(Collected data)
__________

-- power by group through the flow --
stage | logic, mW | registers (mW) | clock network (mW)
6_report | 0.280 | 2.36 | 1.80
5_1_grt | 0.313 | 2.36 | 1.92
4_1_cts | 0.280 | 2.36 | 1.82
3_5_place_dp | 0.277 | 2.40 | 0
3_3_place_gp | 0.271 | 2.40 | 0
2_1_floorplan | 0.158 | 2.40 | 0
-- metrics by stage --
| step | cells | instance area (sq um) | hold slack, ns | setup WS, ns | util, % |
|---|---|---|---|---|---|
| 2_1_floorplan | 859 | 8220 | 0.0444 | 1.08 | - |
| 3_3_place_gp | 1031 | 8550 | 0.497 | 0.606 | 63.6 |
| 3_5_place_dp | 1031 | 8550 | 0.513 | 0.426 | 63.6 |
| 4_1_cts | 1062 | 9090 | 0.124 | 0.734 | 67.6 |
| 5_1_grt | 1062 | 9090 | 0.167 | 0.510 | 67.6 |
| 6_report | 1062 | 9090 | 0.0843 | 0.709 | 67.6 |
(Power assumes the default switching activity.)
==> config.mk <==
export PLATFORM = sky130hd
export DESIGN_NAME = lif_layer_param
export DESIGN_NICKNAME = d
export VERILOG_FILES = /design/src/rtl/lif_layer_param.sv
export SDC_FILE = /design/constraint.sdc
export NUM_CORES = 1
export LEC_CHECK = 0
export ABC_AREA = 1
export BUFFER_PORTS_ARGS = -buffer_cell sky130_fd_sc_hd__buf_2
export CAP_MARGIN = 10
export CORE_ASPECT_RATIO = 1.75
export CORE_UTILIZATION = 60
export DETAILED_ROUTE_END_ITERATION = 12
export GPL_TIMING_DRIVEN = 0
export PLACE_DENSITY = 0.81
export REMOVE_ABC_BUFFERS = 1
export SETUP_SLACK_MARGIN = 0.3
export SYNTH_ARGS = -nofsm -noshare
export SYNTH_HDL_FRONTEND = slang
export SYNTH_SLANG_ARGS = --single-unit
export TNS_END_PERCENT = 20
==> constraint.sdc <==
create_clock -name clk -period 5.05 [get_ports clk]
set_clock_uncertainty 0.15 [all_clocks]
set_input_delay 0.7575 -clock clk [delete_from_list [all_inputs] [get_ports clk]]
set_output_delay 0.7575 -clock clk [all_outputs]
set_load 0.05 [all_outputs]
`config.mk`:
```
export PLATFORM = sky130hd
export DESIGN_NAME = crypto_arbiter_flat
export DESIGN_NICKNAME = d
export VERILOG_FILES = /design/src/rtl/crypto_arb_pkg.sv /design/src/rtl/crypto_arbiter_if.sv /design/src/rtl/crypto_arb_pick.sv /design/src/rtl/crypto_arbiter.sv /design/src/flat_wrapper.sv
export SDC_FILE = /design/constraint.sdc
export NUM_CORES = 1
export LEC_CHECK = 0
export BUFFER_PORTS_ARGS = -buffer_cell sky130_fd_sc_hd__buf_2
export CELL_PAD_IN_SITES_DETAIL_PLACEMENT = 1
export CELL_PAD_IN_SITES_GLOBAL_PLACEMENT = 1
export CORE_AREA = 3 3 158 160
export CTS_CLUSTER_SIZE = 25
export DETAILED_ROUTE_END_ITERATION = 8
export DIE_AREA = 0 0 161 163
export PLACE_DENSITY_LB_ADDON = 0.25
export SLEW_MARGIN = 40
export SYNTH_ARGS = -nofsm -noshare
export SYNTH_HDL_FRONTEND = slang
export SYNTH_HIERARCHICAL = 1
export SYNTH_SLANG_ARGS = --single-unit
```
`constraint.sdc`:
```
create_clock -name clk -period 1.9 [get_ports clk]
set_input_delay 0.095 -clock clk [delete_from_list [all_inputs] [get_ports clk]]
set_output_delay 0.095 -clock clk [all_outputs]
set_load 0.1 [all_outputs]
```
File: src/rtl/int_mul_pkg.sv
// Shared types and helpers for the iterative shift-add multiplier.
package int_mul_pkg;

  typedef enum logic [1:0] {
    IDLE = 2'd0,
    BUSY = 2'd1,
    DONE = 2'd2
  } state_t;

  function automatic int unsigned calc_iter(input int unsigned m, input int unsigned k);
    return (m + k - 1) / k;
  endfunction

  // LSB position of multiplier slice idx; also the shift of its partial-product row.
  function automatic int unsigned slice_lsb(input int unsigned k, input int unsigned idx);
    return k * idx;
  endfunction

endpackage

File: src/rtl/int_mul_pp_row.sv
// One partial-product row: x_ext times a K-bit multiplier slice, truncated to W bits.
module int_mul_pp_row #(
  parameter int W = 10,
  parameter int K = 1
) (
  input  logic [W-1:0] x_ext,
  input  logic [K-1:0] slice,
  input  logic         neg,
  output logic [W-1:0] pp
);

  logic [W-1:0] slice_ext;

  // neg marks the top slice of a signed multiplier: its MSB weighs -2^(K-1),
  // so the slice is taken as a K-bit two's-complement value.
  always_comb begin
    slice_ext = W'(slice);
    if (neg) slice_ext = W'($signed(slice));
  end

  assign pp = x_ext * slice_ext;

endmodule
<file path="config.mk">
export PLATFORM = sky130hd
export DESIGN_NAME = multi_arr_seq_ctrl
export DESIGN_NICKNAME = d
export VERILOG_FILES = /design/src/rtl/multi_arr_seq_ctrl.sv
export SDC_FILE = /design/constraint.sdc
export NUM_CORES = 2
export LEC_CHECK = 0
export ABC_AREA = 1
export BUFFER_PORTS_ARGS = -buffer_cell sky130_fd_sc_hd__buf_2
export CAP_MARGIN = 20
export CORE_AREA = 2 2 557 559
export DETAILED_ROUTE_END_ITERATION = 6
export DIE_AREA = 0 0 559 561
export GPL_TIMING_DRIVEN = 0
export HOLD_SLACK_MARGIN = 0.08
export PLACE_DENSITY = 0.47
export SLEW_MARGIN = 25
export SYNTH_ARGS = -nofsm -noshare
export SYNTH_HDL_FRONTEND = slang
export SYNTH_SLANG_ARGS = --single-unit
</file>
<file path="constraint.sdc">
create_clock -name clk -period 4.5 [get_ports clk]
set_clock_uncertainty 0.15 [all_clocks]
set_input_delay 0.675 -clock clk [delete_from_list [all_inputs] [get_ports clk]]
set_output_delay 0.675 -clock clk [all_outputs]
set_load 0.01 [all_outputs]
</file>
<file path="src/rtl/multi_arr_seq_ctrl.sv">
// Sequencer for the 4x4 outer-product array: registers LEN operand pairs into the array, accumulates 16 products.
// Tile latency len+3 cycles from start to out_valid; in_ready only in RUN, result held in DONE until out_ready.
module multi_arr_seq_ctrl #(
  parameter int DW    = 16,
  parameter int PW    = 32,
  parameter int ACC_W = 40
) (
  input  logic                        clk,
  input  logic                        rst_n,
  input  logic                        start,
  input  logic [7:0]                  len,
  output logic                        busy,
  input  logic                        in_valid,
  output logic                        in_ready,
  input  logic [3:0][DW-1:0]          in_wts,
  input  logic [3:0][DW-1:0]          in_ips,
  output logic [3:0][DW-1:0]          arr_wts,
  output logic [3:0][DW-1:0]          arr_ips,
  input  logic [15:0][PW-1:0]         arr_ops,
  output logic                        out_valid,
  input  logic                        out_ready,
  output logic [15:0][ACC_W-1:0]      out_acc
);

  typedef enum logic [1:0] {
    IDLE  = 2'd0,
    RUN   = 2'd1,
    DRAIN = 2'd2,
    DONE  = 2'd3
  } state_t;

  state_t                   state;
  state_t                   state_nxt;
  logic [7:0]               len_q;
  logic [7:0]               cnt;
  logic [7:0]               cnt_inc;
  logic                     prod_vld;
  logic                     accept;
  logic                     tile_go;
  logic [15:0][ACC_W-1:0]   acc;

  assign cnt_inc = cnt + 8'd1;
  assign accept  = in_valid & in_ready;
  assign tile_go = (state == IDLE) && start && (len != 8'd0);

  always_ff @(posedge clk or negedge rst_n) begin
    if (!rst_n) begin
      state <= IDLE;
    end else begin
      state <= state_nxt;
    end
  end

  always_comb begin
    state_nxt = state;
    busy      = 1'b1;
    in_ready  = 1'b0;
    out_valid = 1'b0;
    case (state)
      IDLE: begin
        busy = 1'b0;
        if (tile_go) state_nxt = RUN;
      end
      RUN: begin
        in_ready = 1'b1;
        if (accept && (cnt_inc == len_q)) state_nxt = DRAIN;
      end
      DRAIN: begin
        state_nxt = DONE;
      end
      DONE: begin
        out_valid = 1'b1;
        if (out_ready) state_nxt = IDLE;
      end
      default: begin
        state_nxt = IDLE;
      end
    endcase
  end

  // Operand registers feed the combinational array; prod_vld marks a product one edge later.
  always_ff @(posedge clk or negedge rst_n) begin
    if (!rst_n) begin
      len_q    <= 8'd0;
      cnt      <= 8'd0;
      prod_vld <= 1'b0;
      arr_wts  <= '0;
      arr_ips  <= '0;
    end else begin
      prod_vld <= accept;
      if (tile_go) begin
        len_q <= len;
        cnt   <= 8'd0;
      end else if (accept) begin
        cnt <= cnt_inc;
      end
      if (accept) begin
        arr_wts <= in_wts;
        arr_ips <= in_ips;
      end
    end
  end

  always_ff @(posedge clk or negedge rst_n) begin
    if (!rst_n) begin
      acc <= '0;
    end else if (tile_go) begin
      acc <= '0;
    end else if (prod_vld) begin
      for (int k = 0; k < 16; k++) begin
        acc[k] <= acc[k] + {{(ACC_W-PW){1'b0}}, arr_ops[k]};
      end
    end
  end

  assign out_acc = acc;

endmodule
</file>
==> run metrics <==
Post-Synth XOR/XNOR Area 0.0129; # port buffers between 1000 and 1500; Distinct cells, synth 35; total gr overflow 0; chip width between 500 and 600 microns; RSZ-0062 raised after global routing false; Mapped Avg Cell Area approximately 5.9 sq um; clk slew on worst S/H paths around 0.060 ns; Synth Area in Compound Gates 0.0937; Req. time, crit path a little over 5 ns; cell count after synthesis ~12000; post-cts resize count 0; Hold Crit Depth 4; setup_tns 0 ns; Leak between 50 and 60 nW; CP max FO 11; register area share after synthesis 0.274; Layout Cells excl Fill between 15000 and 20000; number of global-route vias before repair about 80000; Worst VDD drop about 340 uV; Routed WL 405 mm; initial core utilization 0.234; Die Y roughly 560 microns; Peak Freq approximately 0.25 GHz; net count after synthesis approximately 13000; gr usage total 0.249; main combinational cell family by area after synthesis simple AND/OR/NAND/NOR gates; post-DP HPWL between 300 and 400 mm; CP Launch Type flip-flop; Final Hold Viols 0; via count ~83000; Max-Cap Viols 0; mux contribution to synthesized area 0; largest net degree at the start of global routing 118; Sink Count ~790; DR WL/cell 22.2 microns; share of layout cells above drive strength 1 0.126; DIE AREA 314000 sq um; CORE AREA roughly 310000 sq um; Root Driver clkbuf_16; Crit Path Class flip-flop to flip-flop; WHS 0.163 ns; power per cell area ~640 nW/um^2; initial antenna violation count between 90 and 100; period utilisation layout 0.889; Yosys reg bits approximately 790; I/O Pins roughly 1400; routed vias/inst between 4 and 5; Post-route DRC 4; Final Setup Violations 0; Final min period ~4.0 ns; Adder-Cell Fraction of Synth Area 0.0945; fin util 0.297; CTS buffer count ~120; dpl cells roughly 18000; failing checks DRC; H-tree Lvls 3; Tightest Pin Transition 1.05 ns; Max-slew headroom 0.303; Pwr Total about 59 mW; row count about 200; CTS tree yes; R2R depth 10; Main synth FF type dfrtp_1; Initial DRC Count 6083; drt first pass iters 7; area grow syn2layout 27.1%; fraction of registers with async set/reset 1.00; EDFF count, synth 0; WP data arrival between 4 and 5 ns; simple-gate share of the synthesized area 0.416; Ys Warns 0; Routed Antenna Nets 0; Mapped Area roughly 72000 sq um; GPL Wtd Cong just under 1; first-pass GRT wire length between 500 and 600 mm; Final Max Slew Viols 0; CP Capture Type flip-flop; fin nets between 15000 and 20000; Worst Hold Class input pin to flip-flop; status complete, but fails checks; CTS max path bufs 4; worst skew pair latency 0.88 ns
[what timing repair did]
item,CTS,global route
endpoints found under the hold margin,475,0
hold buffers,263,0
buffers inserted,0,0
[power breakdown]
group / switching [mW] / internal (mW) / leakage, nW
registers: 2.73 / 9.79 / 10.4
logic: 25.4 / 10.9 / 41.0
clock network: 4.15 / 5.71 / 1.91
total: 32.3 / 26.4 / 53.4
[Yosys cell counts (3+ instances only)]
cell / instances / area share
and3_1: 18 / 0.0016
buf_2: 69 / 0.0048
and2_1: 41 / 0.0036
or2_2: 30 / 0.0026
nor2_1: 1090 / 0.057
o21bai_1: 56 / 0.0058
a22o_1: 31 / 0.0038
o31ai_1: 58 / 0.0061
o21ai_1: 28 / 0.0019
a31oi_1: 25 / 0.0022
a21oi_1: 663 / 0.046
buf_4: 14 / 0.0015
nand3b_1: 76 / 0.0079
nor3_1: 105 / 0.0073
inv_1: 1857 / 0.097
nor4_1: 62 / 0.0054
a22oi_1: 17 / 0.0018
xor2_1: 4 / 0.00049
nand4_1: 77 / 0.0067
xnor2_1: 102 / 0.012
buf_1: 9 / 0.00047
ha_1: 518 / 0.090
dfrtp_1: 787 / 0.27
o21ai_0: 369 / 0.026
nand2_1: 5300 / 0.28
nand3_1: 679 / 0.047
fa_1: 16 / 0.0045
buf_6: 3 / 0.00047
clkbuf_1: 98 / 0.0051
[metrics by stage]
stage	instance area, sq um	setup slack, ns
final	91400	0.500
after CTS	91300	0.156
after floorplan	72000	2.09
after global placement	84200	-17.54
after global routing	91400	0.111
after detailed placement	84700	-0.145
[cell type report]
type                            instances  area, sq um
Antenna cell                           47          118
Buffer                                193          930
Fill cell                           35400       216000
Tap cell                             4120         5150
Inverter                             1861         6990
Clock buffer                          163         3390
Clock inverter                         49          571
Timing Repair Buffer                 1702        10200
Sequential cell                       787        19700
Multi-Input combinational cell       9371        44400
[critical path, cell delays in order, from the launching register on]
cell	delay (ns)
dfrtp_1	0.41
inv_1	0.10
ha_1	0.26
nand2_1	0.07
inv_1	0.04
nand2_2	0.57
nand2_1	0.19
inv_2	0.18
buf_2	0.58
buf_2	0.87
a22o_1	0.28
[cells in the final DEF (no fill, tap or decap), types with 118 or more instances in the layout]
| master | count |
|---|---|
| a21oi_1 | 663 |
| buf_2 | 1489 |
| clkbuf_16 | 118 |
| dfrtp_1 | 787 |
| dlygate4sd3_1 | 263 |
| ha_1 | 518 |
| inv_1 | 1857 |
| nand2_1 | 5300 |
| nand3_1 | 679 |
| nor2_1 | 1090 |
| o21ai_0 | 369 |
[routing by layer]
metal / wire length, microns / global-route usage / share of wire
met5: 303 / 0 / 0.00075
met4: 18400 / 0.100 / 0.045
met3: 28600 / 0.0566 / 0.070
met2: 181000 / 0.404 / 0.45
met1: 177000 / 0.319 / 0.44
[sequential cells by signal, indices dropped and copies added, names as in the netlist]
register / count
out_acc: 640
arr_ips: 64
arr_wts: 64
cnt: 8
len_q: 8
state: 2
prod_vld: 1
[final timing paths]
check / slack [ns] / end / from
min: 0.16 / out_acc[539]$_DFFE_PN0P_ / arr_ops[435]
max reg2reg: 0.50 / out_acc[120]$_DFFE_PN0P_ / state[0]$_DFFE_PN0P_
max: 0.50 / out_acc[120]$_DFFE_PN0P_ / state[0]$_DFFE_PN0P_
min in group asynchronous: 0.17 / out_acc[108]$_DFFE_PN0P_ / rst_n
min reg2reg: 0.32 / arr_wts[55]$_DFFE_PN0P_ / arr_wts[55]$_DFFE_PN0P_
max in group asynchronous: 2.46 / arr_wts[19]$_DFFE_PN0P_ / rst_n
[cell families after synthesis]
group           count (synthesis)
xor+xnor                      106
buf+inv                      2054
simple gates                 7480
flops                         787
compound gates               1251
fa+ha+maj                     534
Power figures use the tool's default switching activity.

__________

Where a line of the records has the string "default", return that line.

(Power assumes the default switching activity.)
      default: begin
Power figures use the tool's default switching activity.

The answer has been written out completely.